<file path="src/rtl/clk_mon.sv">
// clk_mon: synchronizes an asynchronous signal, detects its edges and measures its
// period and high time in clk cycles, flagging loss when no rise arrives in TIMEOUT cycles.
// Optional high-time measurement is built only when CLK_MON_DUTY_EN is defined.
module clk_mon #(
    parameter int unsigned SYNC_STAGES = 2,
    parameter int unsigned CNT_W       = 16,
    parameter int unsigned TIMEOUT     = 1000
) (
    input  logic             clk,
    input  logic             rst,
    input  logic             sig_in,
    output logic             rise_pulse,
    output logic             fall_pulse,
    output logic [CNT_W-1:0] period,
    output logic             period_valid,
    output logic             lost,
    output logic [CNT_W-1:0] high_time
);

    localparam logic [CNT_W-1:0] TIMEOUT_CNT = CNT_W'(TIMEOUT);
    localparam logic [CNT_W-1:0] CNT_MAX     = {CNT_W{1'b1}};
    localparam logic [CNT_W-1:0] CNT_ONE     = CNT_W'(1);

    typedef enum logic [1:0] {
        S_IDLE = 2'd0,
        S_MEAS = 2'd1,
        S_LOST = 2'd2
    } state_e;

    state_e                 state_q, state_d;
    logic [SYNC_STAGES-1:0] sync_q;
    logic                   hist_q;
    logic [CNT_W-1:0]       cnt_q, cnt_d;
    logic                   rise_q, fall_q;
    logic [CNT_W-1:0]       period_q, period_d;
    logic                   valid_q, valid_d;
    logic                   lost_q, lost_d;
    logic                   sync_lvl_c, rise_det_c, fall_det_c;

    assign sync_lvl_c = sync_q[SYNC_STAGES-1];
    assign rise_det_c = sync_lvl_c & ~hist_q;
    assign fall_det_c = ~sync_lvl_c & hist_q;

    // Measurement FSM: a rise always wins over a coincident timeout
    always_comb begin
        state_d  = state_q;
        cnt_d    = cnt_q;
        period_d = period_q;
        valid_d  = valid_q;
        lost_d   = lost_q;

        if (rise_det_c) begin
            cnt_d = CNT_ONE;
        end else if (cnt_q != CNT_MAX) begin
            cnt_d = cnt_q + CNT_ONE;
        end

        case (state_q)
            S_IDLE: begin
                if (rise_det_c) begin
                    state_d = S_MEAS;
                end
            end
            S_MEAS: begin
                if (rise_det_c) begin
                    period_d = cnt_q;
                    valid_d  = 1'b1;
                end else if (cnt_q == TIMEOUT_CNT) begin
                    state_d = S_LOST;
                    lost_d  = 1'b1;
                    valid_d = 1'b0;
                end
            end
            S_LOST: begin
                if (rise_det_c) begin
                    state_d = S_MEAS;
                    lost_d  = 1'b0;
                end
            end
            default: begin
                state_d = S_IDLE;
            end
        endcase
    end

    always_ff @(posedge clk or negedge rst) begin
        if (!rst) begin
            state_q  <= S_IDLE;
            sync_q   <= '0;
            hist_q   <= 1'b0;
            cnt_q    <= '0;
            rise_q   <= 1'b0;
            fall_q   <= 1'b0;
            period_q <= '0;
            valid_q  <= 1'b0;
            lost_q   <= 1'b0;
        end else begin
            state_q  <= state_d;
            sync_q   <= {sync_q[SYNC_STAGES-2:0], sig_in};
            hist_q   <= sync_lvl_c;
            cnt_q    <= cnt_d;
            rise_q   <= rise_det_c;
            fall_q   <= fall_det_c;
            period_q <= period_d;
            valid_q  <= valid_d;
            lost_q   <= lost_d;
        end
    end

    assign rise_pulse   = rise_q;
    assign fall_pulse   = fall_q;
    assign period       = period_q;
    assign period_valid = valid_q;
    assign lost         = lost_q;

`ifdef CLK_MON_DUTY_EN
    logic [CNT_W-1:0] high_q, high_d;

    // High time is captured only while a measurement is running
    always_comb begin
        high_d = high_q;
        if (state_q == S_MEAS && fall_det_c) begin
            high_d = cnt_q;
        end
    end

    always_ff @(posedge clk or negedge rst) begin
        if (!rst) begin
            high_q <= '0;
        end else begin
            high_q <= high_d;
        end
    end

    assign high_time = high_q;
`else
    assign high_time = '0;
`endif

endmodule

</file>
<file path="config.mk">
export PLATFORM = sky130hd
export DESIGN_NAME = clk_mon
export DESIGN_NICKNAME = d
export VERILOG_FILES = /design/src/rtl/clk_mon.sv
export SDC_FILE = /design/constraint.sdc
export NUM_CORES = 1
export LEC_CHECK = 0
export CAP_MARGIN = 20
export CORE_MARGIN = 3
export CORE_UTILIZATION = 57
export CTS_BUF_LIST = sky130_fd_sc_hd__clkbuf_8
export CTS_CLUSTER_DIAMETER = 100
export CTS_CLUSTER_SIZE = 14
export DETAILED_ROUTE_END_ITERATION = 12
export PLACE_DENSITY = 0.95
export SLEW_MARGIN = 30
export SYNTH_ARGS = -nofsm -noshare
export SYNTH_HDL_FRONTEND = slang
export SYNTH_SLANG_ARGS = --single-unit
</file>
<file path="constraint.sdc">
create_clock -name clk -period 2.85 [get_ports clk]
set_input_delay 0.4275 -clock clk [delete_from_list [all_inputs] [get_ports clk]]
set_output_delay 0.4275 -clock clk [all_outputs]
set_load 0.05 [all_outputs]
</file>
After elaboration in Yosys (flattened, before gate mapping)
Cells that the tools add are included.
{ "op_classes": {"bitwise_logic": 4, "eq_ne": 8, "muxes": 12, "add_sub_neg": 1, "reduce_logical": 9} }
{ "op_table": {"columns": ["operator", "count"], "rows": [
  ["2-to-1 mux 16 bit", 2],
  ["adder 16 x 1 -> 16 bit, second input constant", 1],
  ["== test 16 x 10 -> 1 bit, second input constant", 1],
  ["inequality test 16 bit, second input constant", 1],
  ["2-to-1 mux 2 bit", 3],
  ["inequality test 2 bit, second input constant", 3],
  ["nonzero test 2 bit", 3],
  ["2-to-1 mux 1 bit", 5],
  ["case mux 2 bit (2 select lines)", 1],
  ["AND reduction 2 bit", 2],
  ["AND reduction 4 bit", 1],
  ["AND reduction 3 bit", 1],
  ["AND 1 bit", 2],
  ["== test 2 x 1 -> 1 bit, second input constant", 1],
  ["== test 2 bit, second input constant", 1],
  ["zero test 2 bit", 1],
  ["inequality test 2 x 1 -> 1 bit, second input constant", 1],
  ["inverter 1 bit", 2],
  ["case mux 1 bit (2 select lines)", 1],
  ["OR reduction 2 bit", 1]
]} }
{ "word_totals": {"reg_bits": 41, "elab_cells": 43, "output_inout_bits": 36, "inputBits": 3} }

Logic depth before layout (Yosys ltp)
Gate-level depths: netlist of run 1.
{ "logic_depth": {"depth_word": 4, "depth_mapped": 6, "mapped_depth_nobuf": 6} }

Worst setup path before layout of run 1
No wires, ideal clock.
{ "synth_timing": {"path_type": "flip-flop to flip-flop", "start": "reg cnt_q[0]", "end": "reg valid_q, in the netlist period_valid", "path_stages_with_launch": 7, "synth_period_minus_slack_ps": 1788, "required_ps": 2732, "arrival_ps": 1670, "path_slack_ps": 1062, "setup_ps": 118, "n_path_buf": 0, "cell_sequence": "dfrtp_1 inv_1 ha_1 or4bb_1 nor4_4 nand3b_1 a21o_1"} }
{ "synth_via": {"elab_chain_len": 3} }
{ "synth_rtl": {"columns": ["item", "line_no", "text"], "rows": [
  ["start: declaration", "33", "logic [CNT_W-1:0] cnt_q, cnt_d;"],
  ["start signal: assignment", "101", "cnt_q <= cnt_d;"],
  ["== test 16 x 10 -> 1 bit", "68", "end else if (cnt_q == TIMEOUT_CNT) begin"],
  ["nonzero test 2 bit (no source line)", null, null],
  ["AND reduction 2 bit (no source line)", null, null],
  ["end signal: assignment", "105", "valid_q <= valid_d;"],
  ["end: declaration", "36", "logic valid_q, valid_d;"]
]} }
No other way between the ends.
A chain may end at the register's enable or synchronous reset.

Final worst setup path of run 1
Same ends and word-level chain as after synthesis.

==> results of run 1 <==
-- logic make-up (layout without fill, tap and decap cells) --
family | after synthesis | after routing | share of synthesized area
AND/OR/NAND/NOR | 58 | 58 | 0.183
flip-flops | 41 | 41 | 0.506
AO/OA/AOI/OAI | 30 | 30 | 0.0969
buffers and inverters | 27 | 36 | 0.0926
multiplexers | 17 | 17 | 0.0938
XOR/XNOR | 3 | 3 | 0.0130
adder cells (fa/ha/maj) | 2 | 2 | 0.0123
other | 1 | 16 | 0.00185
-- cell usage after synthesis (2+ instances only) --
cell / instances / area (um^2)
or4bb_1: 2 / 22.5
nor3_1: 4 / 20.0
nor4_4: 2 / 42.5
nand3_1: 6 / 30.0
dfrtp_1: 41 / 1030
a21oi_1: 10 / 50.1
o311ai_0: 2 / 17.5
a31oi_1: 2 / 12.5
ha_1: 2 / 25.0
nor2_1: 12 / 45.0
inv_1: 4 / 15.0
o41ai_1: 2 / 17.5
and4_1: 2 / 17.5
o21ai_0: 6 / 30.0
clkbuf_1: 2 / 7.51
buf_4: 18 / 135
xor2_1: 2 / 17.5
and3_1: 2 / 12.5
nand4_1: 5 / 31.3
or3_1: 4 / 25.0
mux2_2: 16 / 180
a31o_2: 2 / 17.5
nand2_1: 9 / 33.8
-- metal layers --
layer | vias up | track usage
li1 | 658 | -
met1 | 690 | 0.243
met2 | 54 | 0.294
met3 | 12 | 0.0667
met4 | 0 | 0.0907
met5 | - | 0
-- cell type report --
| type | instances | area (um^2) | share of cell area |
|---|---|---|---|
| Inverter | 4 | 15.0 | 0.00648 |
| Clock buffer | 6 | 82.6 | 0.0356 |
| Sequential cell | 41 | 1030 | 0.443 |
| Multi-Input combinational cell | 126 | 870 | 0.375 |
| Clock inverter | 2 | 33.8 | 0.0146 |
| Tap cell | 46 | 57.6 | 0.0248 |
| Timing Repair Buffer | 24 | 233 | 0.100 |
-- flip-flops by register name (all words and copies together) (netlist names) --
name          cells
cnt_q            16
fall_pulse        1
hist_q            1
lost              1
period           16
period_valid      1
rise_pulse        1
state_q           2
sync_q            2
-- power breakdown --
part / internal, uW / switching (uW)
sequential: 632 / 53.0
combinational: 110 / 219
clock: 282 / 195
-- worst register-to-register path, cell delays in order, from the launching register on --
cell	delay (ns)
dfrtp_1	0.43
inv_1	0.12
ha_1	0.16
or4bb_1	0.52
nor4_4	0.29
nand3b_1	0.15
a21o_1	0.19
-- worst min path at each step --
stage,to,cells past startpoint,slack [ns],start
CTS,period[14],1,0.27,rst
global placement,sync_q[1],0,0.33,sync_q[0]
floorplan,cnt_q[0],0,0.13,rst
global route,period[9],1,0.12,rst
detailed placement,sync_q[1],0,0.34,sync_q[0]
finish,period[14],1,0.09,rst
-- per-stage QoR --
| stage | power, uW | std cells |
|---|---|---|
| 2_1_floorplan | 953 | 194 |
| 3_3_place_gp | 1020 | 241 |
| 3_5_place_dp | 1030 | 241 |
| 4_1_cts | 1500 | 249 |
| 5_1_grt | 1560 | 249 |
| 6_report | 1490 | 249 |
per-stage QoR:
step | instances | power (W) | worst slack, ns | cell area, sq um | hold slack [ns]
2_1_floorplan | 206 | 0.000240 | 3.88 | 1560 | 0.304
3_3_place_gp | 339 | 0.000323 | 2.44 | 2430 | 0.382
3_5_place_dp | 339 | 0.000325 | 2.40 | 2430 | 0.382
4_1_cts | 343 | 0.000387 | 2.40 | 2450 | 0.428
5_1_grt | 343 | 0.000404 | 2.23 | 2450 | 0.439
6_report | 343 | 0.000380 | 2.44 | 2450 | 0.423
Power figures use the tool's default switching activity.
File: src/rtl/cache_ctrl_pkg.sv
// Shared state encoding, field geometry and helpers for the cache controller.
package cache_ctrl_pkg;

   localparam int TAG_W      = 5;
   localparam int IDX_W      = 6;
   localparam int WORD_SEL_W = 2;
   localparam int LINE_W     = 64;
   localparam int WORD_W     = 16;
   localparam int CPU_ADDR_W = 16;
   localparam int WAIT_W     = 8;
   localparam int LADDR_W    = TAG_W + IDX_W;
   localparam int WORDS      = LINE_W / WORD_W;

   // The line address {tag,index} sits directly above the word select.
   localparam int LADDR_LSB  = WORD_SEL_W;
   localparam int LADDR_MSB  = WORD_SEL_W + LADDR_W - 1;

   typedef enum logic [1:0] {
      IDLE  = 2'd0,
      WB    = 2'd1,
      FILL  = 2'd2,
      ALLOC = 2'd3
   } state_e;

   function automatic logic [WAIT_W-1:0] wait_step(input logic [WAIT_W-1:0] cnt);
      return (cnt == '1) ? cnt : cnt + 1'b1;
   endfunction

endpackage
`config.mk`:
```
export PLATFORM = sky130hd
export DESIGN_NAME = multi_button_debouncer_flat
export DESIGN_NICKNAME = d
export VERILOG_FILES = /design/src/rtl/debounce_pkg.sv /design/src/rtl/multi_button_debouncer_if.sv /design/src/rtl/debounce_channel.sv /design/src/rtl/multi_button_debouncer.sv /design/src/flat_wrapper.sv
export SDC_FILE = /design/constraint.sdc
export NUM_CORES = 1
export LEC_CHECK = 0
export CAP_MARGIN = 20
export CORE_ASPECT_RATIO = 2
export CORE_UTILIZATION = 31
export CTS_CLUSTER_SIZE = 24
export DETAILED_ROUTE_END_ITERATION = 16
export GPL_TIMING_DRIVEN = 1
export PLACE_DENSITY = 0.54
export SYNTH_ARGS = -nofsm -noshare
export SYNTH_HDL_FRONTEND = slang
export SYNTH_HIERARCHICAL = 1
export SYNTH_SLANG_ARGS = --single-unit
export TNS_END_PERCENT = 100
```
`constraint.sdc`:
```
create_clock -name clk -period 3.7 [get_ports clk]
set_clock_uncertainty 0.1 [all_clocks]
set_input_delay 0.925 -clock clk [delete_from_list [all_inputs] [get_ports clk]]
set_output_delay 0.925 -clock clk [all_outputs]
set_load 0.01 [all_outputs]
```
`src/rtl/debounce_pkg.sv`:
```
// rtl/debounce_pkg.sv - shared types and constant helpers for the button debouncer
//
// Purpose: width calculation for the per-channel counters, the idle pin level
// for a given polarity, and the auto-repeat state encoding.
package debounce_pkg;

  typedef enum logic [1:0] {
    RPT_IDLE   = 2'd0,
    RPT_DELAY  = 2'd1,
    RPT_PERIOD = 2'd2
  } rpt_state_t;

  // Number of bits needed to hold the values 0 .. v-1 (minimum 1).
  function automatic int clog2_w(input longint unsigned v);
    int w;
    longint unsigned x;
    w = 0;
    x = (v == 0) ? 0 : v - 1;
    while (x != 0) begin
      w = w + 1;
      x = x >> 1;
    end
    return (w < 1) ? 1 : w;
  endfunction

  function automatic int max3(input int a, input int b, input int c);
    int m;
    m = (a > b) ? a : b;
    return (m > c) ? m : c;
  endfunction

  // Pin value seen when nothing is pressed.
  function automatic logic inactive_level(input bit active_low);
    return active_low ? 1'b1 : 1'b0;
  endfunction

endpackage

```
`src/rtl/multi_button_debouncer_if.sv`:
```
// rtl/multi_button_debouncer_if.sv - pin-side and event-side bundle of the debouncer
//
// Purpose: groups the raw pins and the cleaned-up per-channel outputs.
// Ports (signals):
//   raw_in         raw asynchronous pin levels
//   level          debounced, normalised state (1 = pressed)
//   press          one-cycle pulse on debounced 0->1
//   release_pulse  one-cycle pulse on debounced 1->0
//   press_rpt      press or auto-repeat pulse
// Modports: slave = the debouncer, master = the pin driver / event consumer.
interface multi_button_debouncer_if #(
  parameter int NUM_CH = 4
);
  logic [NUM_CH-1:0] raw_in;
  logic [NUM_CH-1:0] level;
  logic [NUM_CH-1:0] press;
  logic [NUM_CH-1:0] release_pulse;
  logic [NUM_CH-1:0] press_rpt;

  modport master (
    output raw_in,
    input  level,
    input  press,
    input  release_pulse,
    input  press_rpt
  );

  modport slave (
    input  raw_in,
    output level,
    output press,
    output release_pulse,
    output press_rpt
  );
endinterface

```
`src/rtl/debounce_channel.sv`:
```
// rtl/debounce_channel.sv - one debounced button: synchroniser, stability counter, edges, repeat
//
// Purpose: cleans a single raw pin into a level plus press/release/repeat pulses.
// Ports:
//   clk            system clock
//   resetn         asynchronous, active-low reset
//   raw_in         raw asynchronous pin
//   level          debounced, normalised state
//   press          one-cycle pulse on debounced 0->1
//   release_pulse  one-cycle pulse on debounced 1->0
//   press_rpt      press or auto-repeat pulse
module debounce_channel
  import debounce_pkg::*;
#(
  parameter int DEBOUNCE_CYCLES = 1000000,
  parameter bit ACTIVE_LOW      = 1'b1,
  parameter bit REPEAT_ENABLE   = 1'b0,
  parameter int REPEAT_DELAY    = 25000000,
  parameter int REPEAT_PERIOD   = 5000000
) (
  input  logic clk,
  input  logic resetn,
  input  logic raw_in,
  output logic level,
  output logic press,
  output logic release_pulse,
  output logic press_rpt
);

  localparam int CNT_W =
    clog2_w(longint'(max3(DEBOUNCE_CYCLES, REPEAT_DELAY, REPEAT_PERIOD)) + 1);
  localparam logic             INACTIVE = inactive_level(ACTIVE_LOW);
  localparam logic [CNT_W-1:0] DEB_LAST = CNT_W'(DEBOUNCE_CYCLES - 1);
  localparam logic [CNT_W-1:0] DELAY_C  = CNT_W'(REPEAT_DELAY);
  localparam logic [CNT_W-1:0] PERIOD_C = CNT_W'(REPEAT_PERIOD);

  logic             sync_s1;
  logic             sync_s2;
  logic             norm;
  logic [CNT_W-1:0] stab_cnt;
  logic [CNT_W-1:0] stab_cnt_d;
  logic             level_d;
  logic             press_d;
  logic             rel_d;
  logic [CNT_W-1:0] hold_cnt;
  logic [CNT_W-1:0] hold_cnt_d;
  logic [CNT_W-1:0] hold_inc;
  logic [CNT_W-1:0] hold_target;
  logic             rpt_fire;
  rpt_state_t       rpt_state;
  rpt_state_t       rpt_state_d;

  assign norm = ACTIVE_LOW ? ~sync_s2 : sync_s2;

  // Stability counter: the level flips only after the synchronised sample has
  // disagreed with it for DEBOUNCE_CYCLES consecutive cycles.
  always_comb begin
    level_d    = level;
    stab_cnt_d = '0;
    if (norm != level) begin
      if (stab_cnt == DEB_LAST) begin
        level_d = norm;
      end else begin
        stab_cnt_d = stab_cnt + 1'b1;
      end
    end
    press_d = level_d & ~level;
    rel_d   = ~level_d & level;
  end

  // Auto-repeat: counts cycles held since the press; the first target is
  // REPEAT_DELAY, then REPEAT_PERIOD. Everything is decided on the level the
  // register is about to take, so a release on a due cycle cancels the repeat
  // and the press cycle itself never fires one.
  always_comb begin
    rpt_state_d = rpt_state;
    hold_cnt_d  = hold_cnt;
    rpt_fire    = 1'b0;
    hold_inc    = hold_cnt + 1'b1;
    hold_target = (rpt_state == RPT_DELAY) ? DELAY_C : PERIOD_C;
    case (rpt_state)
      RPT_IDLE: begin
        hold_cnt_d = '0;
        if (REPEAT_ENABLE && press_d) begin
          rpt_state_d = RPT_DELAY;
        end
      end
      RPT_DELAY, RPT_PERIOD: begin
        if (!level_d) begin
          rpt_state_d = RPT_IDLE;
          hold_cnt_d  = '0;
        end else if (hold_inc == hold_target) begin
          rpt_fire    = 1'b1;
          hold_cnt_d  = '0;
          rpt_state_d = RPT_PERIOD;
        end else begin
          hold_cnt_d = hold_inc;
        end
      end
      default: begin
        rpt_state_d = RPT_IDLE;
        hold_cnt_d  = '0;
      end
    endcase
  end

  always_ff @(posedge clk or negedge resetn) begin
    if (!resetn) begin
      sync_s1       <= INACTIVE;
      sync_s2       <= INACTIVE;
      level         <= 1'b0;
      stab_cnt      <= '0;
      press         <= 1'b0;
      release_pulse <= 1'b0;
      press_rpt     <= 1'b0;
      hold_cnt      <= '0;
      rpt_state     <= RPT_IDLE;
    end else begin
      sync_s1       <= raw_in;
      sync_s2       <= sync_s1;
      level         <= level_d;
      stab_cnt      <= stab_cnt_d;
      press         <= press_d;
      release_pulse <= rel_d;
      press_rpt     <= press_d | rpt_fire;
      hold_cnt      <= hold_cnt_d;
      rpt_state     <= rpt_state_d;
    end
  end

endmodule

```
`src/rtl/multi_button_debouncer.sv`:
```
// rtl/multi_button_debouncer.sv - N independent button debouncers behind one bundle
//
// Purpose: replicates debounce_channel per pin; channels share nothing but clock/reset.
// Ports:
//   clk     system clock
//   resetn  asynchronous, active-low reset
//   bus     slave side of multi_button_debouncer_if (raw_in in; level, press,
//           release_pulse, press_rpt out)
module multi_button_debouncer
  import debounce_pkg::*;
#(
  parameter int              NUM_CH          = 4,
  parameter int              DEBOUNCE_CYCLES = 1000000,
  parameter bit              ACTIVE_LOW      = 1'b1,
  parameter logic [NUM_CH-1:0] REPEAT_EN     = '0,
  parameter int              REPEAT_DELAY    = 25000000,
  parameter int              REPEAT_PERIOD   = 5000000
) (
  input  logic                     clk,
  input  logic                     resetn,
  multi_button_debouncer_if.slave  bus
);

  logic [NUM_CH-1:0] level_w;
  logic [NUM_CH-1:0] press_w;
  logic [NUM_CH-1:0] rel_w;
  logic [NUM_CH-1:0] rpt_w;

  for (genvar i = 0; i < NUM_CH; i++) begin : g_ch
    debounce_channel #(
      .DEBOUNCE_CYCLES (DEBOUNCE_CYCLES),
      .ACTIVE_LOW      (ACTIVE_LOW),
      .REPEAT_ENABLE   (REPEAT_EN[i]),
      .REPEAT_DELAY    (REPEAT_DELAY),
      .REPEAT_PERIOD   (REPEAT_PERIOD)
    ) u_ch (
      .clk           (clk),
      .resetn        (resetn),
      .raw_in        (bus.raw_in[i]),
      .level         (level_w[i]),
      .press         (press_w[i]),
      .release_pulse (rel_w[i]),
      .press_rpt     (rpt_w[i])
    );
  end

  assign bus.level         = level_w;
  assign bus.press         = press_w;
  assign bus.release_pulse = rel_w;
  assign bus.press_rpt     = rpt_w;

endmodule

```
`src/flat_wrapper.sv`:
```
// flat-port wrapper written by rule: the top's interface ports become plain ports
module multi_button_debouncer_flat import debounce_pkg::*;
#(
  parameter int              NUM_CH          = 4,
  parameter int              DEBOUNCE_CYCLES = 1000000,
  parameter bit              ACTIVE_LOW      = 1'b1,
  parameter logic [NUM_CH-1:0] REPEAT_EN     = '0,
  parameter int              REPEAT_DELAY    = 25000000,
  parameter int              REPEAT_PERIOD   = 5000000
)
  (clk, resetn, bus_raw_in, bus_level, bus_press, bus_release_pulse, bus_press_rpt);
  multi_button_debouncer_if #(.NUM_CH(NUM_CH)) bus_i ();
  input  logic clk;
  input  logic resetn;
  input wire logic [$bits(bus_i.raw_in)-1:0] bus_raw_in;
  output wire logic [$bits(bus_i.level)-1:0] bus_level;
  output wire logic [$bits(bus_i.press)-1:0] bus_press;
  output wire logic [$bits(bus_i.release_pulse)-1:0] bus_release_pulse;
  output wire logic [$bits(bus_i.press_rpt)-1:0] bus_press_rpt;
  assign bus_i.raw_in = bus_raw_in;
  assign bus_level = bus_i.level;
  assign bus_press = bus_i.press;
  assign bus_release_pulse = bus_i.release_pulse;
  assign bus_press_rpt = bus_i.press_rpt;
  multi_button_debouncer #(.NUM_CH(NUM_CH), .DEBOUNCE_CYCLES(DEBOUNCE_CYCLES), .ACTIVE_LOW(ACTIVE_LOW), .REPEAT_EN(REPEAT_EN), .REPEAT_DELAY(REPEAT_DELAY), .REPEAT_PERIOD(REPEAT_PERIOD)) u_core (.clk(clk), .resetn(resetn), .bus(bus_i));
endmodule
```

________

▶ Assignment
The word "while" appears in some of the lines above. Copy those lines.

▶ Worked solution
    // High time is captured only while a measurement is running
    while (x != 0) begin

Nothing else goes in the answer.